> **Problem requirements**: Output the data in full and exactly as presented.

(Saved entries)

**config.mk**
```make
export PLATFORM = sky130hd
export DESIGN_NAME = key_matrix_scan_debounce
export DESIGN_NICKNAME = d
export VERILOG_FILES = /design/src/rtl/kmsd_pkg.sv /design/src/rtl/key_matrix_scan_debounce.sv
export SDC_FILE = /design/constraint.sdc
export NUM_CORES = 1
export LEC_CHECK = 0
export ABC_AREA = 1
export BUFFER_PORTS_ARGS = -buffer_cell sky130_fd_sc_hd__buf_2
export CAP_MARGIN = 10
export CELL_PAD_IN_SITES_DETAIL_PLACEMENT = 2
export CELL_PAD_IN_SITES_GLOBAL_PLACEMENT = 2
export CORE_MARGIN = 1.5
export CORE_UTILIZATION = 39
export CTS_BUF_LIST = sky130_fd_sc_hd__clkbuf_2
export CTS_CLUSTER_DIAMETER = 80
export DETAILED_ROUTE_END_ITERATION = 10
export PLACE_DENSITY_LB_ADDON = 0.1
export SETUP_SLACK_MARGIN = 0.05
export SYNTH_ARGS = -nofsm -noshare
export SYNTH_HDL_FRONTEND = slang
export SYNTH_SLANG_ARGS = --single-unit
```
**constraint.sdc**
```tcl
create_clock -name aclk -period 15.7 [get_ports aclk]
set_clock_uncertainty 0.15 [all_clocks]
set_input_delay 0.785 -clock aclk [delete_from_list [all_inputs] [get_ports aclk]]
set_output_delay 0.785 -clock aclk [all_outputs]
set_load 0.01 [all_outputs]
```
**config.mk**
```make
export PLATFORM = sky130hd
export DESIGN_NAME = sorted_priority_queue_top
export DESIGN_NICKNAME = d
export VERILOG_FILES = /design/src/spq_pkg.sv /design/src/spq_ctrl.sv /design/src/spq_datapath.sv /design/src/sorted_priority_queue_top.sv
export VERILOG_INCLUDE_DIRS = /design/src /design/src/src
export SDC_FILE = /design/constraint.sdc
export NUM_CORES = 2
export LEC_CHECK = 0
export BUFFER_PORTS_ARGS = -buffer_cell sky130_fd_sc_hd__buf_2
export CAP_MARGIN = 0
export CORE_MARGIN = 10
export CORE_UTILIZATION = 59
export DETAILED_ROUTE_END_ITERATION = 10
export PLACE_DENSITY = 0.87
export SLEW_MARGIN = 20
export SYNTH_ARGS = -nofsm -noshare
export SYNTH_HDL_FRONTEND = slang
export SYNTH_HIERARCHICAL = 1
export SYNTH_SLANG_ARGS = --single-unit
```
**constraint.sdc**
```tcl
create_clock -name clk_i -period 11.1 [get_ports clk_i]
set_input_delay 3.33 -clock clk_i [delete_from_list [all_inputs] [get_ports clk_i]]
set_output_delay 3.33 -clock clk_i [all_outputs]
set_load 0.02 [all_outputs]
```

> **Answer to the exercise**:
**config.mk**
```make
export PLATFORM = sky130hd
export DESIGN_NAME = key_matrix_scan_debounce
export DESIGN_NICKNAME = d
export VERILOG_FILES = /design/src/rtl/kmsd_pkg.sv /design/src/rtl/key_matrix_scan_debounce.sv
export SDC_FILE = /design/constraint.sdc
export NUM_CORES = 1
export LEC_CHECK = 0
export ABC_AREA = 1
export BUFFER_PORTS_ARGS = -buffer_cell sky130_fd_sc_hd__buf_2
export CAP_MARGIN = 10
export CELL_PAD_IN_SITES_DETAIL_PLACEMENT = 2
export CELL_PAD_IN_SITES_GLOBAL_PLACEMENT = 2
export CORE_MARGIN = 1.5
export CORE_UTILIZATION = 39
export CTS_BUF_LIST = sky130_fd_sc_hd__clkbuf_2
export CTS_CLUSTER_DIAMETER = 80
export DETAILED_ROUTE_END_ITERATION = 10
export PLACE_DENSITY_LB_ADDON = 0.1
export SETUP_SLACK_MARGIN = 0.05
export SYNTH_ARGS = -nofsm -noshare
export SYNTH_HDL_FRONTEND = slang
export SYNTH_SLANG_ARGS = --single-unit
```
**constraint.sdc**
```tcl
create_clock -name aclk -period 15.7 [get_ports aclk]
set_clock_uncertainty 0.15 [all_clocks]
set_input_delay 0.785 -clock aclk [delete_from_list [all_inputs] [get_ports aclk]]
set_output_delay 0.785 -clock aclk [all_outputs]
set_load 0.01 [all_outputs]
```
**config.mk**
```make
export PLATFORM = sky130hd
export DESIGN_NAME = sorted_priority_queue_top
export DESIGN_NICKNAME = d
export VERILOG_FILES = /design/src/spq_pkg.sv /design/src/spq_ctrl.sv /design/src/spq_datapath.sv /design/src/sorted_priority_queue_top.sv
export VERILOG_INCLUDE_DIRS = /design/src /design/src/src
export SDC_FILE = /design/constraint.sdc
export NUM_CORES = 2
export LEC_CHECK = 0
export BUFFER_PORTS_ARGS = -buffer_cell sky130_fd_sc_hd__buf_2
export CAP_MARGIN = 0
export CORE_MARGIN = 10
export CORE_UTILIZATION = 59
export DETAILED_ROUTE_END_ITERATION = 10
export PLACE_DENSITY = 0.87
export SLEW_MARGIN = 20
export SYNTH_ARGS = -nofsm -noshare
export SYNTH_HDL_FRONTEND = slang
export SYNTH_HIERARCHICAL = 1
export SYNTH_SLANG_ARGS = --single-unit
```
**constraint.sdc**
```tcl
create_clock -name clk_i -period 11.1 [get_ports clk_i]
set_input_delay 3.33 -clock clk_i [delete_from_list [all_inputs] [get_ports clk_i]]
set_output_delay 3.33 -clock clk_i [all_outputs]
set_load 0.02 [all_outputs]
```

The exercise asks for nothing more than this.